New research out of South Korea promises to improve the quality of synthetic face data created by Generative Adversarial Networks (GANs).

The system is capable of identifying image artifacts produced by GAN processes, and remediating them, even to the point of replacing hair that was obscured by a cap, replacing parts of the face entirely missing in the original, and removing occlusions such as hands and sunglasses, and also works well on scenic and architectural output.

GAN correction

Left for each column, the original GAN output with defects, followed by two other approaches to the artifacts, and finally by the method used by the South Korean researchers. Source: https://arxiv.org/pdf/2104.06118.pdf

Most recent approaches to improving the quality of GAN-generated images have taken the stance that artifacts are an occupational hazard of the process, treating the methodology as a ‘force of nature', and the more psychedelic or aberrational results that it can produce as an inevitable by-product.

Instead, the South Korean research proposes actually ‘fixing' affected images in a way that doesn't interfere with the continued generative chain, by identifying facets that are causing artifacts, and reducing or eliminating their influence in the GAN network at a semi-supervised level that exceeds and extends the native self-correcting mechanisms in GAN architecture.

For the project, it was necessary to create a widely-applicable hand-labeled dataset of images that were badly affected by GAN artifacts. Initially, the researchers used Frechet Inception Distance (FID), a metric that evaluates the quality of GAN output by comparing features in the images, as a qualifying unit. The 10,000 images with the highest FID scores among a run of 200,000 images were used as discrete ‘artifact units'. Subsequently the researchers hand-labeled 2,000 generated images, classifying each as ‘normal' or affected by FID artifacts. Then a model was created to classify the dataset into artifact, normal, and random real-world samples.

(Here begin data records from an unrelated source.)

<file path="src/design/greedy_window_nms_unit_macros.svh">
// Assertion helpers shared by the design files.
// Each macro expands to a labeled concurrent assertion in simulation and to
// nothing in synthesis.
`ifndef GREEDY_WINDOW_NMS_UNIT_MACROS_SVH
`define GREEDY_WINDOW_NMS_UNIT_MACROS_SVH

`ifndef SYNTHESIS

// Same-cycle implication: whenever ante holds, cons holds too
`define GWN_ASSERT_IMPLY(lbl, clk, rst, ante, cons) \
   lbl: assert property (@(posedge clk) disable iff (rst) (ante) |-> (cons)) \
      else $error("same-cycle implication check failed");

// Next-cycle implication: whenever ante holds, cons holds in the following cycle
`define GWN_ASSERT_NEXT(lbl, clk, rst, ante, cons) \
   lbl: assert property (@(posedge clk) disable iff (rst) (ante) |=> (cons)) \
      else $error("next-cycle implication check failed");

`else

`define GWN_ASSERT_IMPLY(lbl, clk, rst, ante, cons)
`define GWN_ASSERT_NEXT(lbl, clk, rst, ante, cons)

`endif

`endif

</file>
<file path="src/design/gwn_pkg.sv">
package gwn_pkg;

   // Request kinds carried on req_tuser
   typedef enum logic [1:0] {
      REQ_OFFER = 2'd0,
      REQ_READ  = 2'd1,
      REQ_CLEAR = 2'd2
   } req_kind_type;

   // Result status carried on rsp_tuser
   typedef enum logic [2:0] {
      ST_KEPT       = 3'd0,
      ST_SUPPRESSED = 3'd1,
      ST_COST_REJ   = 3'd2,
      ST_LIST_FULL  = 3'd3,
      ST_READ_OK    = 3'd4,
      ST_BAD_INDEX  = 3'd5,
      ST_CLEARED    = 3'd6
   } status_type;

   // Control register port
   localparam int CSR_IDX_W  = 2;
   localparam int CSR_DATA_W = 16;
   localparam logic [CSR_IDX_W-1:0] CSR_COST_THR    = 2'd0;
   localparam logic [CSR_IDX_W-1:0] CSR_OVERLAP_THR = 2'd1;

   localparam logic [15:0] COST_THR_RESET    = 16'hFFFF;
   localparam logic [8:0]  OVERLAP_THR_RESET = 9'd128;
   localparam logic [15:0] HIT_MAX           = 16'hFFFF;

   // Window geometry, left edge in the lowest bits
   typedef struct packed {
      logic [11:0]        h;
      logic [11:0]        w;
      logic signed [12:0] y;
      logic signed [12:0] x;
   } box_type;

   // One kept entry in the box memory
   typedef struct packed {
      logic [15:0] cost;
      box_type     box;
   } entry_type;

   // Request payload, win_x in the lowest bits
   typedef struct packed {
      logic [5:0]         read_index;
      logic [15:0]        win_cost;
      logic [11:0]        win_height;
      logic [11:0]        win_width;
      logic signed [12:0] win_y;
      logic signed [12:0] win_x;
   } req_data_type;

   // Result payload, entry_index in the lowest bits, padded to 96 bits
   typedef struct packed {
      logic               pad;
      logic [6:0]         kept_total;
      logic [15:0]        out_cost;
      logic [11:0]        out_height;
      logic [11:0]        out_width;
      logic signed [12:0] out_y;
      logic signed [12:0] out_x;
      logic [15:0]        hit_count;
      logic [5:0]         entry_index;
   } rsp_data_type;

   // Overlap pipeline status toward the sequencer
   typedef struct packed {
      logic busy;
      logic hit;
   } iou_status_type;

endpackage

</file>
<file path="src/design/gwn_iou_pipe.sv">
`include "greedy_window_nms_unit_macros.svh"

// Four-stage overlap test of one kept window per cycle against the candidate:
// bounds, products, union, threshold product; the match decision is taken
// from the last stage.
module gwn_iou_pipe #(
   parameter int TAG_W = 22
) (
   input  logic                     clock,
   input  logic                     reset,
   input  logic                     flush,
   input  logic                     in_valid,
   input  gwn_pkg::box_type         in_box,
   input  logic [TAG_W-1:0]         in_tag,
   input  gwn_pkg::box_type         cand,
   input  logic [8:0]               overlap_thr,
   output gwn_pkg::iou_status_type  status_out,
   output logic [TAG_W-1:0]         hit_tag
);
   import gwn_pkg::*;

   logic [23:0]        area_a_ff;

   logic signed [13:0] a_l, a_r, b_l, b_r, a_t, a_b, b_t, b_b;
   logic signed [13:0] x1, x2, y1, y2, dx_full, dy_full;
   logic               disj_in;

   logic               v2_ff, v3_ff, v4_ff, v5_ff;
   logic [11:0]        dx2_ff, dy2_ff;
   logic [23:0]        area_b2_ff;
   logic               disj2_ff, disj3_ff, disj4_ff, disj5_ff;
   logic [TAG_W-1:0]   tag2_ff, tag3_ff, tag4_ff, tag5_ff;
   logic [23:0]        inter3_ff, inter4_ff, inter5_ff;
   logic [24:0]        sum3_ff, union4_ff;
   logic [33:0]        prod5_ff, prod5_in;
   logic               match;

   // Candidate area stays fixed over a scan
   always_ff @(posedge clock) begin
      area_a_ff <= cand.w * cand.h;
   end

   // Intersection bounds of candidate and kept window
   always_comb begin
      a_l = $signed({cand.x[12], cand.x});
      a_t = $signed({cand.y[12], cand.y});
      b_l = $signed({in_box.x[12], in_box.x});
      b_t = $signed({in_box.y[12], in_box.y});
      a_r = a_l + $signed({2'b00, cand.w});
      a_b = a_t + $signed({2'b00, cand.h});
      b_r = b_l + $signed({2'b00, in_box.w});
      b_b = b_t + $signed({2'b00, in_box.h});
      x1 = (a_l > b_l) ? a_l : b_l;
      y1 = (a_t > b_t) ? a_t : b_t;
      x2 = (a_r < b_r) ? a_r : b_r;
      y2 = (a_b < b_b) ? a_b : b_b;
      dx_full = x2 - x1;
      dy_full = y2 - y1;
      disj_in = (x1 >= x2) || (y1 >= y2);
   end

   assign prod5_in = overlap_thr * union4_ff;

   // Advance valid flags, drop everything on flush
   always_ff @(posedge clock) begin
      if (reset) begin
         v2_ff <= 1'b0;
         v3_ff <= 1'b0;
         v4_ff <= 1'b0;
         v5_ff <= 1'b0;
      end else begin
         v2_ff <= in_valid && !flush;
         v3_ff <= v2_ff && !flush;
         v4_ff <= v3_ff && !flush;
         v5_ff <= v4_ff && !flush;
      end
   end

   // Stage payload
   always_ff @(posedge clock) begin
      dx2_ff     <= dx_full[11:0];
      dy2_ff     <= dy_full[11:0];
      area_b2_ff <= in_box.w * in_box.h;
      disj2_ff   <= disj_in;
      tag2_ff    <= in_tag;

      inter3_ff  <= dx2_ff * dy2_ff;
      sum3_ff    <= 25'(area_a_ff) + 25'(area_b2_ff);
      disj3_ff   <= disj2_ff;
      tag3_ff    <= tag2_ff;

      union4_ff  <= sum3_ff - 25'(inter3_ff);
      inter4_ff  <= inter3_ff;
      disj4_ff   <= disj3_ff;
      tag4_ff    <= tag3_ff;

      prod5_ff   <= prod5_in;
      inter5_ff  <= inter4_ff;
      disj5_ff   <= disj4_ff;
      tag5_ff    <= tag4_ff;
   end

   // Disjoint windows count as zero overlap
   assign match = disj5_ff ? (overlap_thr == 9'd0)
                           : ({2'b00, inter5_ff, 8'h00} >= prod5_ff);

   assign status_out.hit  = v5_ff && match;
   assign status_out.busy = v2_ff || v3_ff || v4_ff || v5_ff;
   assign hit_tag         = tag5_ff;

   `GWN_ASSERT_NEXT(a_flush_empties, clock, reset, flush, !status_out.busy)
   `GWN_ASSERT_IMPLY(a_stage_order, clock, reset, v5_ff, $past(v4_ff))
   `GWN_ASSERT_IMPLY(a_stage_order_mid, clock, reset, v4_ff, $past(v3_ff))

endmodule

</file>
<file path="config.mk">
export PLATFORM = sky130hd
export DESIGN_NAME = gwn_iou_pipe
export DESIGN_NICKNAME = d
export VERILOG_FILES = /design/src/design/gwn_pkg.sv /design/src/design/gwn_iou_pipe.sv
export VERILOG_INCLUDE_DIRS = /design/src /design/src/design
export SDC_FILE = /design/constraint.sdc
export NUM_CORES = 2
export LEC_CHECK = 0
export ABC_AREA = 1
export ABC_CLOCK_PERIOD_IN_PS = 8100
export BUFFER_PORTS_ARGS = -buffer_cell sky130_fd_sc_hd__buf_2
export CORE_MARGIN = 2
export CORE_UTILIZATION = 65
export CTS_CLUSTER_DIAMETER = 40
export DETAILED_ROUTE_END_ITERATION = 7
export GPL_TIMING_DRIVEN = 1
export PLACE_DENSITY = 0.83
export SETUP_SLACK_MARGIN = 0.3
export SLEW_MARGIN = 30
export SYNTH_ARGS = -nofsm -noshare
export SYNTH_HDL_FRONTEND = slang
export SYNTH_SLANG_ARGS = --single-unit
</file>
<file path="constraint.sdc">
create_clock -name clock -period 8.1 [get_ports clock]
set_input_delay 0.81 -clock clock [delete_from_list [all_inputs] [get_ports clock]]
set_output_delay 0.81 -clock clock [all_outputs]
set_load 0.005 [all_outputs]
</file>
Word level (Yosys, flattened, before mapping):

Cells that the tools add are included.

* flip-flop bits (word level): 324
* bits of input ports: 135
* output and inout bits: 24
* logic and storage cells: 57

* add/subtract/negate cells: 8
* multipliers: 4
* order comparisons: 7
* mux-type cells: 5
* reduce and logical (&&, ||, !) cells: 11

Operators with widths (count)
* 12-bit by 12-bit multiplier with 24-bit output: 3
* 13-bit by 13-bit adder with 14-bit output: 4
* 14-bit two-way mux: 4
* 32-bit by 34-bit >= comparator with 1-bit output: 1
* 9-bit by 25-bit multiplier with 34-bit output: 1
* 14-bit >= comparator: 2
* 14-bit < comparator: 2
* 13-bit greater-than comparator: 2
* 24-bit by 24-bit adder with 25-bit output: 1
* 25-bit by 24-bit subtractor with 25-bit output: 1
* 12-bit subtractor: 2
* 9-bit zero test: 1
* 1-bit logical AND: 5
* 1-bit logical OR: 4
* 1-bit zero test: 1
* 1-bit two-way mux: 1

Depth between registers and ports, before layout:

* depth after elaboration: 5
* mapped depth: 34
* gate-level depth less buffers: 33

Least setup slack after synthesis:

No wires, ideal clock.

* path type: in2reg
* start: in cand[39] (netlist bit)
* end: reg dy2_ff[10]
* library setup time: 0.123 ns
* arrival: 5.237 ns
* data required time: 7.977 ns
* setup slack: 2.740 ns
* stages: 31
* buffers on the path: 2
* cells stage by stage: clkbuf_1 -> inv_1 -> fa_1 -> nand3b_1 -> nand2_1 -> nand2_2 -> nand2_2 -> nand2_1 -> nand2_1 -> a21oi_1 -> o21ai_0 -> xor2_1 -> ha_1 -> a21o_1 -> a21oi_1 -> nand2_1 -> inv_2 -> nand3_2 -> buf_4 -> nand3_1 -> nand2_1 -> ha_1 -> fa_1 -> o21ai_0 -> inv_1 -> o21ai_0 -> nand3_1 -> nand2_1 -> a21o_1 -> a21oi_1 -> xor2_1

* word-level cells in the longest chain between the ends: 4

Ends and longest elaborated chain
* start: declaration: line gwn_iou_pipe.sv:15 `input gwn_pkg::box_type cand,`
* 13-bit by 13-bit adder with 14-bit output *: line gwn_iou_pipe.sv:50 `a_b = a_t + $signed({2'b00, cand.h});`
* 14-bit < comparator: line gwn_iou_pipe.sv:56 `y2 = (a_b < b_b) ? a_b : b_b;`
* 14-bit two-way mux *: line gwn_iou_pipe.sv:56
* 12-bit subtractor *: line gwn_iou_pipe.sv:58 `dy_full = y2 - y1;`
* named net dy_full[10]: line gwn_iou_pipe.sv:25 `logic signed [13:0] x1, x2, y1, y2, dx_full, dy_full;`
* end signal: assignment: line gwn_iou_pipe.sv:82 `dy2_ff <= dy_full[11:0];`
* end: declaration: line gwn_iou_pipe.sv:29 `logic [11:0] dx2_ff, dy2_ff;`

Mark *: on every way through the listed nets, which the timed path passes. The rest lies on a longest branch.
A chain may end at the register's enable or synchronous reset.

Final worst setup path:

* start: in cand[26] (netlist bit)
* end: reg dx2_ff[8]

* word-level cells in the longest chain between the ends: 4

Ends and longest elaborated chain
* 13-bit by 13-bit adder with 14-bit output *: line gwn_iou_pipe.sv:49 `a_r = a_l + $signed({2'b00, cand.w});`
* 14-bit < comparator: line gwn_iou_pipe.sv:55 `x2 = (a_r < b_r) ? a_r : b_r;`
* 14-bit two-way mux *: line gwn_iou_pipe.sv:55
* 12-bit subtractor *: line gwn_iou_pipe.sv:57 `dx_full = x2 - x1;`
* named net dx_full[8]: line gwn_iou_pipe.sv:25
* end signal: assignment: line gwn_iou_pipe.sv:81 `dx2_ff <= dx_full[11:0];`
* end: declaration: line gwn_iou_pipe.sv:29

Marked as above.

==> flow_summary.toml <==
[run_status]
outcome = "completed"

[floorplanning]
design.die.area_um2 = 58900
start_util = 0.656
fp-row-count = 87
chipHeight_um = 243
top_level_ports = 159
die_x_um = 243
core_um2 = 56400

[worst_hold_path]
timing.hold.worst_path_depth = 0
min-delay-path-class = "flip-flop to flip-flop"
min_delay_worst_endpoint = "inter5_ff[10]"
worstHoldStart = "inter4_ff[10]"

[sta]
setup_viol = 0
slew-limit-headroom = 0.440
clock_skew_ns = 0.0342
grt_setup_unrepaired = "no"
final_critical_path_setup_slack_ns = 2.16
maximum_operating_frequency_mhz = 168
final.setup.tns_ns = 0
finalHoldViolations = 0
hold_slack_ns = 0.318
finalCritPeriodShare = 0.733
slew_violations = 0
finalCriticalPeriod_ns = 5.94
worst-slew-pin-transition_ns = 0.831

[logic_synthesis]
postSynthCellCount = 4703
post-synth-top-count-cell = "sky130_fd_sc_hd__nand2_1"
avgSynthCellArea_um2 = 7.87
post_synth_xor_area_fraction = 0.0445
netlist_area_um2 = 37000
synth-adder-area-share = 0.408
synth_largest_area_cell = "sky130_fd_sc_hd__fa_1"
syn-num-nets = 5764
synth_top_area_share = 0.254
yosys_register_bits = 324
synth_simple_gate_area_share = 0.167
synthFlopType = "sky130_fd_sc_hd__dfxtp_1"
synth-warning-count = 0
edff_count_synth = 0
synth_compound_area_frac = 0.0780
synth_common_cells = "sky130_fd_sc_hd__nand2_1 (1146), sky130_fd_sc_hd__inv_1 (1076), sky130_fd_sc_hd__fa_1 (470), sky130_fd_sc_hd__ha_1 (456), sky130_fd_sc_hd__dfxtp_1 (324)"
synthArstFlopShare = 0
largest_family_of_logic_cells_by_synthesized_area = "adder cells"
share_of_synthesized_area_spent_on_multiplexers = 0
netlist-cell-type-count = 47
synth.yosys.seq_area_share = 0.175
synthTopCellsByArea = "sky130_fd_sc_hd__fa_1 (25%), sky130_fd_sc_hd__dfxtp_1 (18%), sky130_fd_sc_hd__ha_1 (15%)"

[global_routing]
grt_remaining_overflow = 0
first_global_vias = 30800
wire_length_of_the_first_global_routing_pass_um = 152000
antenna_found_initial = 1
pin_count_of_the_biggest_net_entering_global_routing = 49
grt_util_all_layers = 0.319

[routing]
dr_wl_met3_um = 6980
met2_wirelength_um = 43200
route.detailed.vias_per_inst = 5.40
routed_vias = 30000
routed.top_layer = "met4"
drt_drc_violations_left = 0
detail_route_antenna_nets = 0
detailedRoute.firstIterationViolations = 2042
routed_wirelength_normalized_by_instance_count_um = 16.5
met1_length_um = 37900
detail_route.first_pass.iterations = 5
postRouteWirelength_um = 91500

[placed_design]
dpl-instance-area_um2 = 38100
place_hpwl_um = 75300
placement.setup.worst_slack_ns = 1.74
port_buffers = 158
routabilityCongestion = 0.988

[worst_setup_path]
worst_r2r_path_depth = 19
critPathMaxStageDelay_ns = 0.42
critPathRequiredTime_ns = 8.57
slowest_stage = "sky130_fd_sc_hd__nand3_2"
cp-startpoint = "cand[26]"
worst_path_class_setup = "input port to flip-flop"
timing.reg2reg.setup_slack_ns = 2.52
critPathCaptureType = "flip-flop"
crit_top_cell = "sky130_fd_sc_hd__nand2_1"
regToRegStartpoint = "dy2_ff[3]"
crit-reg2reg-capture = "inter3_ff[21]"
worst_path_max_fanout = 24
endpoint_arrival_time_on_the_critical_path_ns = 6.41
worst_setup_path_start_kind = "input port"

[final_layout]
antennaDiodeCount = 0
area_growth_pct = 7.19
layout.cell_area.non_filler_um2 = 39700
drive_above_1_share = 0.0576
final_net_count = 5820

[clocking]
cts_inserted_buffers = 43
hold_buffers = 0
clock_latency_ns = 0.57
cts_resized = 0
cts_post_setup_buffers_inserted = 0
htree_levels = 2
tritoncts_clock_tree = "built"
cts.path.max_buffers = 3
clockRootBuffer = "sky130_fd_sc_hd__clkbuf_16"
clock_sinks = 324
path_clk_slew_ns = 0.06

[job]
timing.max_cap.violations = 0
[placed cells by master, fill, tap and decap left out, types with 10 or more instances in the layout]
cell type	Yosys	final
sky130_fd_sc_hd__nand2_1	1146	1146
sky130_fd_sc_hd__inv_1	1076	1076
sky130_fd_sc_hd__fa_1	470	470
sky130_fd_sc_hd__ha_1	456	456
sky130_fd_sc_hd__dfxtp_1	324	324
sky130_fd_sc_hd__a21oi_1	237	237
sky130_fd_sc_hd__o21ai_0	165	165
sky130_fd_sc_hd__buf_2	6	158
sky130_fd_sc_hd__nand3_1	157	157
sky130_fd_sc_hd__xor2_1	117	117
sky130_fd_sc_hd__nor2_1	114	114
sky130_fd_sc_hd__xnor2_1	71	71
sky130_fd_sc_hd__clkbuf_16	0	43
sky130_fd_sc_hd__nand4_1	35	35
sky130_fd_sc_hd__o21bai_1	24	24
sky130_fd_sc_hd__nor3_1	20	20
sky130_fd_sc_hd__a31oi_1	20	20
sky130_fd_sc_hd__a21o_1	16	16
sky130_fd_sc_hd__nor4_1	12	12
sky130_fd_sc_hd__nand2_2	12	12
sky130_fd_sc_hd__a211oi_1	10	10
[routing by layer]
metal	track usage	vias to the layer above
met2	0.538	1101
met1	0.417	14300
met5	0	-
met3	0.0491	201
met4	0.120	0
li1	-	14400
[kinds of logic after synthesis]
logic type                 Yosys count
AOI/OAI and AO/OA                  519
xor gates and xnor gates           188
adders and majority gates          926
buffers and inverters             1228
DFF                                324
and+or+nand+nor                   1518
[critical path, delay by kind of cell]
kind	cells	cell delay (ns)
adder cells (fa/ha/maj)	5	1.63
buffers and inverters	6	0.70
AND/OR/NAND/NOR	10	1.46
AO/OA/AOI/OAI	7	1.39
XOR/XNOR	2	0.40
[how the worst max path moves through the flow]
stage,endpoint,depth (start not counted),slack [ns]
after global placement,dx2_ff[8],30,1.85
after global routing,dx2_ff[10],30,1.75
after detailed placement,dx2_ff[8],30,1.74
after floorplan,dy2_ff[10],31,2.74
after CTS,dx2_ff[10],30,2.27
final,dx2_ff[8],30,2.16
[final cells by class]
cell class	instances	area [um^2]
Clock buffer	51	1170
Fill cell	4435	16700
Timing Repair Buffer	161	813
Multi-Input combinational cell	3151	25800
Inverter	1078	4050
Tap cell	756	946
Sequential cell	324	6490
Clock inverter	29	380
[per-stage QoR]
step | utilization | cells
2_1_floorplan | - | 4703
3_3_place_gp | 0.676 | 5470
3_5_place_dp | 0.676 | 5470
4_1_cts | 0.704 | 5550
5_1_grt | 0.704 | 5550
6_report | 0.704 | 5550
[flip-flops by register name, summed over array words and instances (netlist names)]
register,count
disj3_ff,1
tag3_ff,22
disj5_ff,1
area_b2_ff,24
inter5_ff,24
tag4_ff,22
disj4_ff,1
dy2_ff,12
v3_ff,1
inter3_ff,24
dx2_ff,12
inter4_ff,24
area_a_ff,24
hit_tag,22
v2_ff,1
sum3_ff,25
prod5_ff,34
v5_ff,1
disj2_ff,1
tag2_ff,22
v4_ff,1
union4_ff,25
Power is left out: the tool's default activity adds up to more than one toggle a clock period on the data nets, which glitch-free logic cannot reach.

After this, Gradient-weighted Class Activation Mapping (Grad-CAM) was used to generate masks for artifact-affected regions, effectively automating the labeling of defects.

Grad-CAM masks

In the image above, the Grad-CAM masks have been applied to output from the LSUN-Church outdoor dataset, and the CelebA-HQ dataset.

By analyzing the top 20 most afflicted results from a run of 20,000 images, segmentation masks are generated, into which area representative results across the generations (which are likely to be more accurate or convincing than the artifacts) can be substituted by lowering the activation of the artifact-producing units in subsequent generations.

Human evaluation of the corrections resulted in 53% of the ‘repaired' images being labeled as ‘normal', while 97% of the original images still demonstrate significant improvements on the originals.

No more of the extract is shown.